Memoir of a Snail Review


Quite a way into Memoir of a Snail, our woebegone heroine Grace (Sarah Snook) announces to the pet snail she’s been telling her life story, “And then things got even worse!” That sentence is so uniformly true through so much of the movie, it could have been an alternate title.
Grace’s mother died giving birth to her and her twin brother, Gilbert (Kodi Smit-McPhee). Grace has a cleft lip that gets her ruthlessly bullied in school – Gilbert is the only one that will stand up for her, and her only real friend. Then their father dies of sleep apnoea, and the two are sent to separate foster homes on opposite sides of Australia: Grace with a pair of self-help obsessed swingers, Gilbert with an uncaring cult family who run an apple orchard and treat him brutally. By this point, we’re less than half an hour into the film, and there is indeed far, far worse to come.
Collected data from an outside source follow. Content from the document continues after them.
--- src/sv/dshs_pkg.sv ---
`default_nettype none
package dshs_pkg;

    // Grant queue depth; pending count is 3 bits wide
    localparam int GRANT_QUEUE_DEPTH = 4;

    localparam int PULSE_W  = 16;
    localparam int SETTLE_W = 20;
    localparam int HOLD_W   = 22;
    localparam int CFG_W    = 22;
    localparam int PEND_W   = 3;

    localparam logic [PULSE_W-1:0]  PULSE_RST  = 16'd1000;
    localparam logic [SETTLE_W-1:0] SETTLE_RST = 20'd5000;
    localparam logic [HOLD_W-1:0]   HOLD_RST   = 22'd300000;

    typedef enum logic [1:0] {
        CFG_PULSE  = 2'd0,
        CFG_SETTLE = 2'd1,
        CFG_HOLD   = 2'd2
    } t_cfg_idx;

    typedef enum logic [1:0] {
        PH_IDLE   = 2'd0,
        PH_PULSE  = 2'd1,
        PH_WAIT   = 2'd2,
        PH_SETTLE = 2'd3
    } t_phase;

    typedef enum logic [1:0] {
        REL_NONE    = 2'd0,
        REL_STABLE  = 2'd1,
        REL_TIMEOUT = 2'd2
    } t_release;

    typedef struct packed {
        logic grant;
        logic reed_closed;
    } t_tick;

    typedef struct packed {
        logic              relay_on;
        logic [1:0]        phase;
        logic [1:0]        release_kind;
        logic              grant_dropped;
        logic [PEND_W-1:0] pending_count;
    } t_result;

endpackage
`default_nettype wire

--- src/sv/dshs_tick_if.sv ---
`default_nettype none
interface dshs_tick_if;
    logic valid;
    logic ready;
    logic grant;
    logic reed_closed;

    modport source (output valid, output grant, output reed_closed, input ready);
    modport sink   (input valid, input grant, input reed_closed, output ready);
endinterface
`default_nettype wire

--- src/sv/dshs_result_if.sv ---
`default_nettype none
interface dshs_result_if;
    logic       valid;
    logic       ready;
    logic       relay_on;
    logic [1:0] phase;
    logic [1:0] release_kind;
    logic       grant_dropped;
    logic [2:0] pending_count;

    modport source (output valid, output relay_on, output phase, output release_kind,
                    output grant_dropped, output pending_count, input ready);
    modport sink   (input valid, input relay_on, input phase, input release_kind,
                    input grant_dropped, input pending_count, output ready);
endinterface
`default_nettype wire

--- src/sv/door_strike_hold_sequencer_top.sv ---
// Door strike hold sequencer.
// i_tick carries one time tick per word: a grant pulse and the reed level.
// o_result returns one word per tick: relay drive, phase, release kind,
// dropped-grant flag and the number of grants still queued.
// Registers are written through i_cfg_we / i_cfg_idx / i_cfg_data:
// 0 pulse ticks, 1 settle ticks, 2 max hold ticks; index 3 is ignored.
// Write them only while no tick is in flight.
// A tick accepted into the queue register waits there until the sequencer steps
// it, and its result is then written into the result register.
// Throughput: one tick per cycle while the receiver takes results; the sequencer
// step (decrement, zero compare, phase select) is combinational.
// Reset clears the queue, the sequencer goes idle with no pending grants,
// and the registers return to 1000 / 5000 / 300000.
// When the receiver stalls, the result word holds, the two-entry input
// queue absorbs up to two more ticks, then i_tick.ready goes low.
`default_nettype none
module door_strike_hold_sequencer_top (
    input  wire                        i_clk,
    input  wire                        i_rst_n,
    input  wire                        i_cfg_we,
    input  wire [1:0]                  i_cfg_idx,
    input  wire [dshs_pkg::CFG_W-1:0]  i_cfg_data,
    dshs_tick_if.sink                  i_tick,
    dshs_result_if.source              o_result
);

    logic            deq_valid;
    logic            deq_ready;
    dshs_pkg::t_tick deq_word;

    dshs_front u_front (
        .i_clk       (i_clk),
        .i_rst_n     (i_rst_n),
        .i_tick      (i_tick),
        .o_deq_valid (deq_valid),
        .o_deq_word  (deq_word),
        .i_deq_ready (deq_ready)
    );

    dshs_back u_back (
        .i_clk       (i_clk),
        .i_rst_n     (i_rst_n),
        .i_cfg_we    (i_cfg_we),
        .i_cfg_idx   (i_cfg_idx),
        .i_cfg_data  (i_cfg_data),
        .i_deq_valid (deq_valid),
        .i_deq_word  (deq_word),
        .o_deq_ready (deq_ready),
        .o_result    (o_result)
    );

endmodule
`default_nettype wire

--- src/sv/dshs_front.sv ---
`default_nettype none
// Front: takes tick words and holds them in a two-entry queue
module dshs_front (
    input  wire            i_clk,
    input  wire            i_rst_n,
    dshs_tick_if.sink      i_tick,
    output logic           o_deq_valid,
    output dshs_pkg::t_tick o_deq_word,
    input  wire            i_deq_ready
);

    dshs_pkg::t_tick r_mem [2];
    logic            r_wr_ptr;
    logic            r_rd_ptr;
    logic [1:0]      r_count;
    logic [1:0]      n_count;
    logic            push;
    logic            pop;

    assign i_tick.ready = (r_count != 2'd2);
    assign push         = i_tick.valid && i_tick.ready;
    assign o_deq_valid  = (r_count != 2'd0);
    assign pop          = o_deq_valid && i_deq_ready;
    assign o_deq_word   = r_mem[r_rd_ptr];

    // occupancy
    always_comb begin
        n_count = r_count;
        case ({push, pop})
            2'b10:   n_count = r_count + 2'd1;
            2'b01:   n_count = r_count - 2'd1;
            default: n_count = r_count;
        endcase
    end

    always_ff @(posedge i_clk) begin
        if (!i_rst_n) begin
            r_wr_ptr <= 1'b0;
            r_rd_ptr <= 1'b0;
            r_count  <= 2'd0;
        end else begin
            r_count <= n_count;
            if (push) r_wr_ptr <= ~r_wr_ptr;
            if (pop)  r_rd_ptr <= ~r_rd_ptr;
        end
    end

    // storage, classified into the tick struct
    always_ff @(posedge i_clk) begin
        if (push) begin
            r_mem[r_wr_ptr].grant       <= i_tick.grant;
            r_mem[r_wr_ptr].reed_closed <= i_tick.reed_closed;
        end
    end

endmodule
`default_nettype wire

--- src/sv/dshs_back.sv ---
`default_nettype none
// Back: strike sequencer, one tick per cycle unless a result is held, registered result
module dshs_back (
    input  wire                          i_clk,
    input  wire                          i_rst_n,
    input  wire                          i_cfg_we,
    input  wire [1:0]                    i_cfg_idx,
    input  wire [dshs_pkg::CFG_W-1:0]    i_cfg_data,
    input  wire                          i_deq_valid,
    input  wire dshs_pkg::t_tick         i_deq_word,
    output logic                         o_deq_ready,
    dshs_result_if.source                o_result
);

    logic [dshs_pkg::PULSE_W-1:0]  r_pulse_ticks;
    logic [dshs_pkg::SETTLE_W-1:0] r_settle_ticks;
    logic [dshs_pkg::HOLD_W-1:0]   r_hold_ticks;

    dshs_pkg::t_phase              r_phase;
    dshs_pkg::t_phase              n_phase;
    logic [dshs_pkg::HOLD_W-1:0]   r_countdown;
    logic [dshs_pkg::HOLD_W-1:0]   n_countdown;
    logic [dshs_pkg::PEND_W-1:0]   r_pending;
    logic [dshs_pkg::PEND_W-1:0]   n_pending;
    dshs_pkg::t_release            n_release;
    logic                          n_dropped;

    logic                          r_out_valid;
    dshs_pkg::t_result             r_out;
    logic                          step;
    logic                          chk_pulse;
    logic                          chk_wait;
    logic                          chk_settle;
    logic                          closed;

    assign o_deq_ready = !r_out_valid || o_result.ready;
    assign step        = i_deq_valid && o_deq_ready;
    assign closed      = i_deq_word.reed_closed;

    // configuration writes
    always_ff @(posedge i_clk) begin
        if (!i_rst_n) begin
            r_pulse_ticks  <= dshs_pkg::PULSE_RST;
            r_settle_ticks <= dshs_pkg::SETTLE_RST;
            r_hold_ticks   <= dshs_pkg::HOLD_RST;
        end else if (i_cfg_we) begin
            unique case (i_cfg_idx)
                dshs_pkg::CFG_PULSE:  r_pulse_ticks  <= i_cfg_data[dshs_pkg::PULSE_W-1:0];
                dshs_pkg::CFG_SETTLE: r_settle_ticks <= i_cfg_data[dshs_pkg::SETTLE_W-1:0];
                dshs_pkg::CFG_HOLD:   r_hold_ticks   <= i_cfg_data[dshs_pkg::HOLD_W-1:0];
                default: ;
            endcase
        end
    end

    // next state for one tick
    always_comb begin
        n_pending   = r_pending;
        n_dropped   = 1'b0;
        n_phase     = r_phase;
        n_countdown = r_countdown;
        n_release   = dshs_pkg::REL_NONE;
        chk_pulse   = 1'b0;
        chk_wait    = 1'b0;
        chk_settle  = 1'b0;

        // queue the grant first
        if (i_deq_word.grant) begin
            if (r_pending < dshs_pkg::PEND_W'(dshs_pkg::GRANT_QUEUE_DEPTH))
                n_pending = r_pending + 1'b1;
            else
                n_dropped = 1'b1;
        end

        unique case (r_phase)
            dshs_pkg::PH_IDLE: begin
                if (n_pending != '0) begin
                    n_pending   = n_pending - 1'b1;
                    n_phase     = dshs_pkg::PH_PULSE;
                    n_countdown = dshs_pkg::HOLD_W'(r_pulse_ticks);
                    chk_pulse   = 1'b1;
                end
            end
            dshs_pkg::PH_PULSE: begin
                if (r_countdown != '0) n_countdown = r_countdown - 1'b1;
                chk_pulse = 1'b1;
            end
            dshs_pkg::PH_WAIT: begin
                if (r_countdown != '0) n_countdown = r_countdown - 1'b1;
                chk_wait = 1'b1;
            end
            default: begin
                if (r_countdown != '0) n_countdown = r_countdown - 1'b1;
                chk_settle = 1'b1;
            end
        endcase

        // pulse done: start waiting for closure
        if (chk_pulse && n_countdown == '0) begin
            n_phase     = dshs_pkg::PH_WAIT;
            n_countdown = r_hold_ticks;
            chk_wait    = 1'b1;
        end

        // closure seen or timeout
        if (chk_wait) begin
            if (closed) begin
                n_phase     = dshs_pkg::PH_SETTLE;
                n_countdown = dshs_pkg::HOLD_W'(r_settle_ticks);
                chk_settle  = 1'b1;
            end else if (n_countdown == '0) begin
                n_release = dshs_pkg::REL_TIMEOUT;
                n_phase   = dshs_pkg::PH_IDLE;
            end
        end

        // settled close, or reopen back to waiting (timeout at once if hold is zero)
        if (chk_settle) begin
            if (n_countdown == '0) begin
                n_release = dshs_pkg::REL_STABLE;
                n_phase   = dshs_pkg::PH_IDLE;
            end else if (!closed) begin
                n_phase     = dshs_pkg::PH_WAIT;
                n_countdown = r_hold_ticks;
                if (r_hold_ticks == '0) begin
                    n_release = dshs_pkg::REL_TIMEOUT;
                    n_phase   = dshs_pkg::PH_IDLE;
                end
            end
        end
    end

    // sequencer state and output register
    always_ff @(posedge i_clk) begin
        if (!i_rst_n) begin
            r_phase     <= dshs_pkg::PH_IDLE;
            r_countdown <= '0;
            r_pending   <= '0;
            r_out_valid <= 1'b0;
        end else begin
            if (step) begin
                r_phase     <= n_phase;
                r_countdown <= n_countdown;
                r_pending   <= n_pending;
                r_out_valid <= 1'b1;
            end else if (o_result.ready) begin
                r_out_valid <= 1'b0;
            end
        end
    end

    always_ff @(posedge i_clk) begin
        if (step) begin
            r_out.relay_on      <= (n_phase != dshs_pkg::PH_IDLE);
            r_out.phase         <= n_phase;
            r_out.release_kind  <= n_release;
            r_out.grant_dropped <= n_dropped;
            r_out.pending_count <= n_pending;
        end
    end

    assign o_result.valid         = r_out_valid;
    assign o_result.relay_on      = r_out.relay_on;
    assign o_result.phase         = r_out.phase;
    assign o_result.release_kind  = r_out.release_kind;
    assign o_result.grant_dropped = r_out.grant_dropped;
    assign o_result.pending_count = r_out.pending_count;

endmodule
`default_nettype wire

--- src/flat_wrapper.sv ---
// flat-port wrapper written by rule: the top's interface ports become plain ports
module door_strike_hold_sequencer_top_flat 
  (i_clk, i_rst_n, i_cfg_we, i_cfg_idx, i_cfg_data, i_tick_valid, i_tick_grant, i_tick_reed_closed, i_tick_ready, o_result_valid, o_result_relay_on, o_result_phase, o_result_release_kind, o_result_grant_dropped, o_result_pending_count, o_result_ready);
  dshs_tick_if i_tick_i ();
  dshs_result_if o_result_i ();
  input  wire i_clk;
  input  wire i_rst_n;
  input  wire i_cfg_we;
  input  wire [1:0] i_cfg_idx;
  input  wire [dshs_pkg::CFG_W-1:0] i_cfg_data;
  input wire logic [$bits(i_tick_i.valid)-1:0] i_tick_valid;
  input wire logic [$bits(i_tick_i.grant)-1:0] i_tick_grant;
  input wire logic [$bits(i_tick_i.reed_closed)-1:0] i_tick_reed_closed;
  output wire logic [$bits(i_tick_i.ready)-1:0] i_tick_ready;
  output wire logic [$bits(o_result_i.valid)-1:0] o_result_valid;
  output wire logic [$bits(o_result_i.relay_on)-1:0] o_result_relay_on;
  output wire logic [$bits(o_result_i.phase)-1:0] o_result_phase;
  output wire logic [$bits(o_result_i.release_kind)-1:0] o_result_release_kind;
  output wire logic [$bits(o_result_i.grant_dropped)-1:0] o_result_grant_dropped;
  output wire logic [$bits(o_result_i.pending_count)-1:0] o_result_pending_count;
  input wire logic [$bits(o_result_i.ready)-1:0] o_result_ready;
  assign i_tick_i.valid = i_tick_valid;
  assign i_tick_i.grant = i_tick_grant;
  assign i_tick_i.reed_closed = i_tick_reed_closed;
  assign i_tick_ready = i_tick_i.ready;
  assign o_result_valid = o_result_i.valid;
  assign o_result_relay_on = o_result_i.relay_on;
  assign o_result_phase = o_result_i.phase;
  assign o_result_release_kind = o_result_i.release_kind;
  assign o_result_grant_dropped = o_result_i.grant_dropped;
  assign o_result_pending_count = o_result_i.pending_count;
  assign o_result_i.ready = o_result_ready;
  door_strike_hold_sequencer_top u_core (.i_clk(i_clk), .i_rst_n(i_rst_n), .i_cfg_we(i_cfg_we), .i_cfg_idx(i_cfg_idx), .i_cfg_data(i_cfg_data), .i_tick(i_tick_i), .o_result(o_result_i));
endmodule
Memoir of a Snail is the second feature from Australian stop-motion animator Adam Elliot, coming a full sixteen years after his first, Mary and Max. While the narrative is relentlessly miserable, there’s a lot of offbeat, often macabre humour to be found in the details of Elliot’s tactile stop-motion world: Grace’s enormous and eclectic snail collection, Gilbert’s magic tricks, the whirlwind tour through the amazing life of Grace’s geriatric pal Pinky, the self-help swingers with far too many teeth. Every frame is crammed with detail that makes you want to pause the screen and take it all in. Practically, creatively, it’s an incredible achievement.
When it comes to the story however, the deluge of awfulness quickly becomes tiring. We go into a movie wanting to feel things, and as such, a degree of manipulation is always involved – it’s the deal we sign up for. We want to be manipulated, but we don’t want to feel it happening. It’s a magic trick, both moviemaking and moviegoing, and not everyone can succeed at it all the time.
That such a farcically relentless avalanche of tragedy heads straight for Grace, makes that magic trick impossible. Those carefully crafted details get lost under the weight of whatever disaster befalls her next, and all those disasters coalesce into a big sludge of despair. The directorial hand pulling at our heartstring becomes too tangible, and the misery soon stops having an emotional impact – we know that nothing will turn out well, so we’re left spinning our wheels waiting for a guardian to go fully psychopathic, or for a hunky new man to be hiding a terrible secret. Honestly, you chop out half the horrible things that happen to Grace and Gilbert in this film, and it’d still be a bit much.
And yet. I must be honest and admit that the ending got me. Reader, I cried, and am not happy about it.
So, enter Memoir of a Snail at your peril. Even the most cynical are liable to be crushed beneath the weight of so much overt emotional manipulation.